Fourth, the bootcamp offers excellent support mechanisms throughout the experience. Participants thrive through a mix of online and offline support; it enables them to constantly reinforce their skills and learning as they move onto more advanced topics. Participants not only have significant direct in-person support, but they’re part of an extensive online slack and social media community. This enables them to learn from one another and to share learning resources they find useful to aid their learning and development. As Cambridge Spark’s participants come from diverse backgrounds and seniority levels, the community can use this extensive community to get advice and access to exclusive job opportunities too.
Finally, they offer a superb opportunity for networking. Participants will work with other professionals looking to re-skill and high-calibre Data Science professionals looking to up-skill. They will also meet others already working in the Data Science space through networking events. Networking events will be attended by Data Science Leaders, Hiring Managers and Project partners. This way, the participants can enhance their prospects of getting hired at the end of the bootcamp. At the same time, they are introduced to professionals to learn from too.

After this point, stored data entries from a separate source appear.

`src/rtl/weight_sched_pkg.sv`:
```
// weight_sched_pkg: shared state encoding, default BRAM latency and layer region bases.
package weight_sched_pkg;
  typedef enum logic [1:0] {
    IDLE   = 2'd0,
    ISSUE  = 2'd1,
    DRAIN  = 2'd2,
    FINISH = 2'd3
  } state_t;
  localparam int BRAM_READ_LATENCY = 2;
  localparam int LAYER1_1_BASE = 0;
  localparam int LAYER1_2_BASE = 9216;
  localparam int LAYER1_3_BASE = 18432;
endpackage

```
`src/rtl/rr_arbiter.sv`:
```
// rr_arbiter: combinational round-robin pick of the first request at or after ptr.
module rr_arbiter #(
  parameter int N   = 4,
  parameter int IDW = 2
) (
  input  logic [N-1:0]   req,
  input  logic [IDW-1:0] ptr,
  output logic [N-1:0]   gnt,
  output logic [IDW-1:0] id,
  output logic           any
);
  assign any = |req;
  // Scan downward so the smallest offset from ptr is the last one written.
  always_comb begin
    gnt = '0;
    id  = '0;
    for (int i = N - 1; i >= 0; i--) begin
      if (req[(int'(ptr) + i) % N]) begin
        gnt = N'(1) << ((int'(ptr) + i) % N);
        id  = IDW'((int'(ptr) + i) % N);
      end
    end
  end
endmodule

```
`src/rtl/weight_bram_scheduler.sv`:
```
// weight_bram_scheduler: round-robin sharing of one read-only weight BRAM port between requesters.
// WEIGHT_SCHED_CHECKSUM_EN adds a per-transfer sum of returned words on the checksum port.
module weight_bram_scheduler
  import weight_sched_pkg::*;
#(
  parameter int NUM_LAYERS   = 4,
  parameter int W            = 8,
  parameter int ADDR_WIDTH   = 18,
  parameter int CNT_WIDTH    = 19,
  parameter int READ_LATENCY = BRAM_READ_LATENCY,
  parameter int ID_WIDTH     = 2
) (
  input  logic                             clk,
  input  logic                             rst_n,
  input  logic [NUM_LAYERS-1:0]            req,
  input  logic [NUM_LAYERS*ADDR_WIDTH-1:0] base_addr,
  input  logic [NUM_LAYERS*CNT_WIDTH-1:0]  length,
  output logic [NUM_LAYERS-1:0]            grant,
  output logic                             bram_en,
  output logic                             bram_ren,
  output logic [ADDR_WIDTH-1:0]            bram_addr,
  input  logic [W-1:0]                     bram_dout,
  output logic                             wr_valid,
  output logic [ID_WIDTH-1:0]              wr_id,
  output logic [CNT_WIDTH-1:0]             wr_index,
  output logic [W-1:0]                     wr_data,
  output logic [NUM_LAYERS-1:0]            done,
  output logic                             busy
`ifdef WEIGHT_SCHED_CHECKSUM_EN
  ,
  output logic [W+CNT_WIDTH-1:0]           checksum
`endif
);
  state_t state_q, state_d;
  logic [NUM_LAYERS-1:0] grant_q, grant_d, arb_gnt;
  logic [ID_WIDTH-1:0] owner_q, owner_d, rr_q, rr_d, arb_id;
  logic [ADDR_WIDTH-1:0] base_q, base_d;
  logic [CNT_WIDTH-1:0] len_q, len_d, cnt_q, cnt_d;
  logic [READ_LATENCY-1:0] vld_q, vld_d;
  logic [READ_LATENCY-1:0][CNT_WIDTH-1:0] idx_q, idx_d;
  logic arb_any, last_issue;
  rr_arbiter #(.N(NUM_LAYERS), .IDW(ID_WIDTH)) u_arb (
    .req(req),
    .ptr(rr_q),
    .gnt(arb_gnt),
    .id(arb_id),
    .any(arb_any)
  );
  assign busy       = state_q != IDLE;
  assign bram_en    = busy;
  assign grant      = grant_q;
  assign bram_ren   = state_q == ISSUE && cnt_q != len_q;
  assign bram_addr  = bram_ren ? base_q + ADDR_WIDTH'(cnt_q) : '0;
  // Widened compare so a zero-length transfer also leaves ISSUE without issuing.
  assign last_issue = {1'b0, cnt_q} + 1'b1 >= {1'b0, len_q};
  assign wr_valid   = vld_q[READ_LATENCY-1];
  assign wr_index   = wr_valid ? idx_q[READ_LATENCY-1] : '0;
  assign wr_data    = wr_valid ? bram_dout : '0;
  assign wr_id      = owner_q;
  assign done       = state_q == FINISH ? grant_q : '0;
  always_comb begin
    state_d = state_q;
    grant_d = grant_q;
    owner_d = owner_q;
    rr_d    = rr_q;
    base_d  = base_q;
    len_d   = len_q;
    cnt_d   = cnt_q;
    vld_d   = READ_LATENCY'({vld_q, bram_ren});
    idx_d   = idx_q;
    idx_d[0] = cnt_q;
    for (int i = 1; i < READ_LATENCY; i++) idx_d[i] = idx_q[i-1];
    case (state_q)
      IDLE: if (arb_any) begin
        state_d = ISSUE;
        grant_d = arb_gnt;
        owner_d = arb_id;
        base_d  = base_addr[int'(arb_id)*ADDR_WIDTH +: ADDR_WIDTH];
        len_d   = length[int'(arb_id)*CNT_WIDTH +: CNT_WIDTH];
        cnt_d   = '0;
      end
      ISSUE: begin
        cnt_d   = bram_ren ? cnt_q + 1'b1 : cnt_q;
        state_d = last_issue ? DRAIN : ISSUE;
      end
      DRAIN: state_d = vld_q == '0 ? FINISH : DRAIN;
      FINISH: begin
        state_d = IDLE;
        grant_d = '0;
        rr_d    = owner_q == ID_WIDTH'(NUM_LAYERS - 1) ? '0 : owner_q + 1'b1;
      end
      default: state_d = IDLE;
    endcase
  end
  always_ff @(posedge clk) begin
    if (!rst_n) begin
      state_q <= IDLE;
      grant_q <= '0;
      owner_q <= '0;
      rr_q    <= '0;
      base_q  <= '0;
      len_q   <= '0;
      cnt_q   <= '0;
      vld_q   <= '0;
      idx_q   <= '0;
    end else begin
      state_q <= state_d;
      grant_q <= grant_d;
      owner_q <= owner_d;
      rr_q    <= rr_d;
      base_q  <= base_d;
      len_q   <= len_d;
      cnt_q   <= cnt_d;
      vld_q   <= vld_d;
      idx_q   <= idx_d;
    end
  end
`ifdef WEIGHT_SCHED_CHECKSUM_EN
  logic [W+CNT_WIDTH-1:0] sum_q, sum_d;
  assign checksum = sum_q;
  always_comb sum_d = (state_q == IDLE && arb_any) ? '0 :
                      wr_valid ? sum_q + (W+CNT_WIDTH)'(wr_data) : sum_q;
  always_ff @(posedge clk) begin
    if (!rst_n) sum_q <= '0;
    else        sum_q <= sum_d;
  end
`endif
endmodule

```
$ cat src/rtl/bus_arbiter.sv
// Two-master round-robin arbiter in front of a single memory bus, with a
// mandatory idle bubble between transactions and a per-transaction timeout.
module bus_arbiter #(
  parameter int ADDR_W  = 32,
  parameter int DATA_W  = 32,
  parameter int TIMEOUT = 255
) (
  input  logic              clk,
  input  logic              reset,
  input  logic              m0_req,
  input  logic [ADDR_W-1:0] m0_addr,
  input  logic [DATA_W-1:0] m0_wdata,
  input  logic              m0_we,
  output logic [DATA_W-1:0] m0_rdata,
  output logic              m0_ready,
  input  logic              m1_req,
  input  logic [ADDR_W-1:0] m1_addr,
  input  logic [DATA_W-1:0] m1_wdata,
  input  logic              m1_we,
  output logic [DATA_W-1:0] m1_rdata,
  output logic              m1_ready,
  output logic              s_valid,
  output logic [ADDR_W-1:0] s_addr,
  output logic [DATA_W-1:0] s_wdata,
  output logic              s_we,
  input  logic [DATA_W-1:0] s_rdata,
  input  logic              s_ready,
  output logic [1:0]        grant,
  output logic              timeout_err
);

  typedef enum logic {IDLE, BUSY} state_t;

  localparam logic [15:0]       TMO_LAST = 16'(TIMEOUT - 1);
  localparam logic [DATA_W-1:0] TMO_DATA = DATA_W'(32'hDEAD_BEEF);

  state_t      r_state;
  logic [1:0]  r_grant;
  logic        r_last_grant;
  logic [15:0] r_cnt;

  logic              w_busy;
  logic              w_sel;
  logic              w_tmo;
  logic              w_done;
  logic [DATA_W-1:0] w_rdata;

  assign w_busy = (r_state == BUSY);
  assign w_sel  = r_grant[1];
  // s_ready takes priority over an expiring timeout in the same cycle.
  assign w_tmo  = w_busy & ~s_ready & (r_cnt == TMO_LAST);
  assign w_done = w_busy & (s_ready | w_tmo);

  always_ff @(posedge clk or posedge reset) begin
    if (reset) begin
      r_state      <= IDLE;
      r_grant      <= 2'b00;
      r_last_grant <= 1'b1;
      r_cnt        <= 16'd0;
    end else begin
      case (r_state)
        IDLE: begin
          r_cnt <= 16'd0;
          if (m0_req && m1_req) begin
            r_grant <= r_last_grant ? 2'b01 : 2'b10;
            r_state <= BUSY;
          end else if (m0_req) begin
            r_grant <= 2'b01;
            r_state <= BUSY;
          end else if (m1_req) begin
            r_grant <= 2'b10;
            r_state <= BUSY;
          end
        end
        BUSY: begin
          if (w_done) begin
            r_grant      <= 2'b00;
            r_last_grant <= w_sel;
            r_state      <= IDLE;
          end else begin
            r_cnt <= r_cnt + 16'd1;
          end
        end
        default: r_state <= IDLE;
      endcase
    end
  end

  // Bus side is quiet (all zero) outside BUSY so the memory never sees stale fields.
  assign s_valid = w_busy;
  assign s_addr  = w_busy ? (w_sel ? m1_addr  : m0_addr)  : '0;
  assign s_wdata = w_busy ? (w_sel ? m1_wdata : m0_wdata) : '0;
  assign s_we    = w_busy & (w_sel ? m1_we : m0_we);

  assign w_rdata     = w_tmo ? TMO_DATA : s_rdata;
  assign m0_rdata    = r_grant[0] ? w_rdata : '0;
  assign m1_rdata    = r_grant[1] ? w_rdata : '0;
  assign m0_ready    = r_grant[0] & w_done;
  assign m1_ready    = r_grant[1] & w_done;
  assign grant       = r_grant;
  assign timeout_err = w_tmo;

endmodule

$ cat config.mk
export PLATFORM = sky130hd
export DESIGN_NAME = bus_arbiter
export DESIGN_NICKNAME = d
export VERILOG_FILES = /design/src/rtl/bus_arbiter.sv
export SDC_FILE = /design/constraint.sdc
export NUM_CORES = 1
export LEC_CHECK = 0
export CAP_MARGIN = 20
export CORE_AREA = 4 4 115 117
export CTS_CLUSTER_SIZE = 10
export DETAILED_ROUTE_END_ITERATION = 8
export DIE_AREA = 0 0 119 121
export GPL_TIMING_DRIVEN = 0
export PLACE_DENSITY_LB_ADDON = 0.25
export SKIP_CTS_REPAIR_TIMING = 1
export SLEW_MARGIN = 20
export SYNTH_ARGS = -nofsm -noshare
export SYNTH_HDL_FRONTEND = slang
export SYNTH_SLANG_ARGS = --single-unit
export TNS_END_PERCENT = 5
$ cat constraint.sdc
create_clock -name clk -period 2.46 [get_ports clk]
set_input_delay 0.246 -clock clk [delete_from_list [all_inputs] [get_ports clk]]
set_output_delay 0.246 -clock clk [all_outputs]
set_load 0.005 [all_outputs]
==> impl_metrics.toml <==
[worst_setup_path]
cp_slowest_cell = "clkdlybuf4s50_1"
end_kind = "output port"
crit_fanout = 10
crit_chain = "inv_1, ha_1, nor4b_4, nand3_2, nor2_4, buf_4, o21a_1, clkdlybuf4s50_1"
start_kind = "flop"
worstRegToRegCells = 7
regToRegSetupSlack_ns = 0.62
cp_num_cells = 8
crit_buf_inv = 3
cpPeakStageDelay_ns = 0.55
worstReg2RegEnd = "r_cnt[8]$_DFFE_PP0P_"
reg2reg_from = "r_cnt[0]$_DFFE_PP0P_"
startpoint = "r_cnt[0]$_DFFE_PP0P_"
worstPathRequired_ns = 2.21
crit_path_end = "m1_rdata[15]"
cp_top_family = "buffers and inverters"
arrival_ns = 2.40
crit_type = "reg -> out"

[layout]
drive_gt1_frac = 0.07100
nets = 832
stdcell_count = 834
insertedDiodeCount = 0
syn2layout_area_growth_pct = 132.8

[timing]
post-route-period-util = 1.077
timing.slew.headroom = 0.4639
tightest_slew_ns = 0.8032
setup_violations = 31
hold_viol_final = 0
whs_ns = 0.2278
worst_slack_ns = -0.1893
period_minus_slack_ns = 2.649
fin_worst_skew_ns = 0.004235
finalMaxSlewViolations = 0
max_freq_mhz = 377.5
rsz0062_at_grt = "true"
setup_tns_ns = -4.774

[die]
fp.dieW_um = 119
pin_count = 302
row_count = 41
fp.dieArea_um2 = 14400
initial_core_util = 0.2161
die_h_um = 121
core_area_um2 = 12360

[pwr]
power.density_nw_per_um2 = 364.1
peakVddDrop_mv = 0.2139
leakagePower_nw = 2.995

[routing]
detail-route-antenna-nets = 0
dr.pass1.iters = 4
routed_wl_um = 15370
drtIter0Drc = 132
route.vias.total = 3880
drc = 0
wire_per_inst_um = 18.42
via_per_inst = 4.652

[status]
status = "finished with violations"
violations = "setup timing"

[synthesis]
ys_seq_area_frac = 0.1878
synth.distinct_cells = 40
yosys.area.top_type = "mux2i_1"
synth-main-ff-cell = "dfrtp_1"
ys_top_cells_by_area = "mux2i_1 (26%), dfrtp_1 (18%), o21a_1 (13%)"
syn_nets = 525
synth.avg_cell_area_um2 = 7.504
synth_top_area_frac = 0.2585
syn-cell-area_um2 = 2671
yosysWarnings = 0
async_flop_share = 1.000
synth_seq_cells = 20
synth-edff-count = 0
synthCells = 356

[clocking]
cts_buffers = 3
htree_levels = 1
tritoncts = "done"
clockBufferDepth = 2
clock_latency_ns = 0.26
path_clk_slew_ns = 0.06
cts_root_buffer = "clkbuf_16"
cts_num_sinks = 20

[placement]
place_congestion = 0.8977
dp_hpwl_um = 13000
io_buffers = 300
dp.cells = 828

[job]
drv_cap = 0

[global_route]
antenna_found_initial = 0
track_usage = 0.1946
grt_max_degree = 21
grt_pass1_wl_um = 22380
grt_pass1_vias = 3944
grt_overflow_total = 0

[worst_hold_path]
hp-class = "in -> reg"
==> placed cells by master, fill, tap and decap left out, types with 4 or more instances in the layout <==
cell,instances
nand3_1,12
dfrtp_1,17
buf_4,7
mux2i_1,69
buf_2,8
o21a_1,48
clkdlybuf4s50_1,265
buf_6,6
nor2_1,69
o21ai_0,7
and3_1,17
inv_1,7
nand2_1,16
nand2b_1,4
clkbuf_1,13
nor2_2,5
dlymetal6s2s_1,35
==> through the flow <==
stage | area (um2) | util | power, mW | worst slack (ns)
final | 6218 | 0.5030 | 2.264 | -0.1893
after global routing | 6218 | 0.5030 | 2.395 | -0.2673
after CTS | 5995 | 0.4849 | 2.275 | -0.5576
after detailed placement | 5889 | 0.4764 | 1.813 | -0.2646
after global placement | 5889 | 0.4764 | 1.800 | -0.2349
after floorplan | 2671 | - | 0.9114 | 0.5946
==> routing by layer <==
layer	share of wire	vias up	GRT usage	routed length [um]
li1	-	1874	-	-
met2	0.51	204	0.3539	7890
met4	0.017	0	0.03910	261
met1	0.39	1788	0.2311	6027
met3	0.077	14	0.04988	1187
met5	0	-	0	0
==> area by class of cell <==
class | instances | area [um2]
buffer | 33 | 196.4
inverter | 8 | 33.78
clock inverter | 1 | 30.03
fill | 1181 | 6145
tap | 172 | 215.2
sequential | 20 | 504.2
timing repair buffer | 304 | 3120
multi-input combinational | 293 | 2043
clock buffer | 3 | 75.07
==> state kept, by name (all words and copies together), names as in the netlist <==
signal,count
r_cnt,16
s_valid,1
grant,2
r_last_grant,1
==> synthesized netlist by cell type (3+ instances only) <==
library cell   n
o21ai_0        7
mux2i_1       69
and3_1        18
nand4_1        3
dfrtp_1       19
nor4_1         3
or3_1          3
nand2b_1       4
nand3_1       13
buf_2         13
nand2_1       17
clkbuf_1      17
inv_1          8
and4_1         3
a211oi_1       3
nor2_1        75
o21a_1        48
a31oi_1        3
nor3_1         3
==> cells by family (layout without fill, tap and decap cells) <==
logic type	count (synthesis)	in the layout	synth area share
AOI/OAI and AO/OA	69	69	0.1850
xor gates and xnor gates	1	1	0.003279
adders and majority gates	2	2	0.009366
buffers and inverters	43	349	0.07400
DFF	20	20	0.1878
muxes	69	69	0.2585
and+or+nand+nor	152	152	0.2820
==> where the power goes <==
part	switching (mW)	internal, mW	total, mW
logic	0.556	0.868	1.42
registers	0.0315	0.354	0.386
clock network	0.131	0.323	0.454
==> worst min-delay path by stage <==
stage                        from                   end  slack (ns)  depth (start not counted)
after floorplan             reset  grant[0]$_DFFE_PP0P_        0.21                          1
after global routing      s_ready  grant[0]$_DFFE_PP0P_        0.24                          2
after detailed placement  s_ready  grant[0]$_DFFE_PP0P_        0.48                          2
after CTS                 s_ready  grant[0]$_DFFE_PP0P_        0.21                          2
after global placement    s_ready  grant[0]$_DFFE_PP0P_        0.48                          2
final                     s_ready  grant[0]$_DFFE_PP0P_        0.23                          2
No activity file was read; power rests on OpenSTA's default activity.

Data Science Skills Gap: The solution?
Despite the high cost, Data Science bootcamps can offer a great deal to the individual.
Carefully curated bootcamps like that of Cambridge Spark can offer an immersive, continuous learning and development experience. And this enables participants to build the employability, technical skills and practical experience required by the Data Science space.
However, while individuals can derive great benefit from such bootcamps, when it comes to the broader Data Science skills gap, they are no panacea.
Part of the problem is the sheer depth and complexity of the Data Science discipline, and for most, this takes years of study and professional experience to bridge.
Although bootcamps offer some support in closing the broader gap, they have to be one measure amongst many.
If our effort is sincere, the scale of the challenge requires concerted and consistent investment, educational reform and innovative solutions.
And closing this gap is vital.
The digital technology revolution is rapidly defining the twenty-first century. It has the potential to not only to enhance corporate value, boost efficiency and increase innovation but to change the very way human-beings organise as a species.
A modern economy like the UK has begun to take advantage of such processes, but we must do more – doing so might mean we won’t just be riding the wave, but shaping it.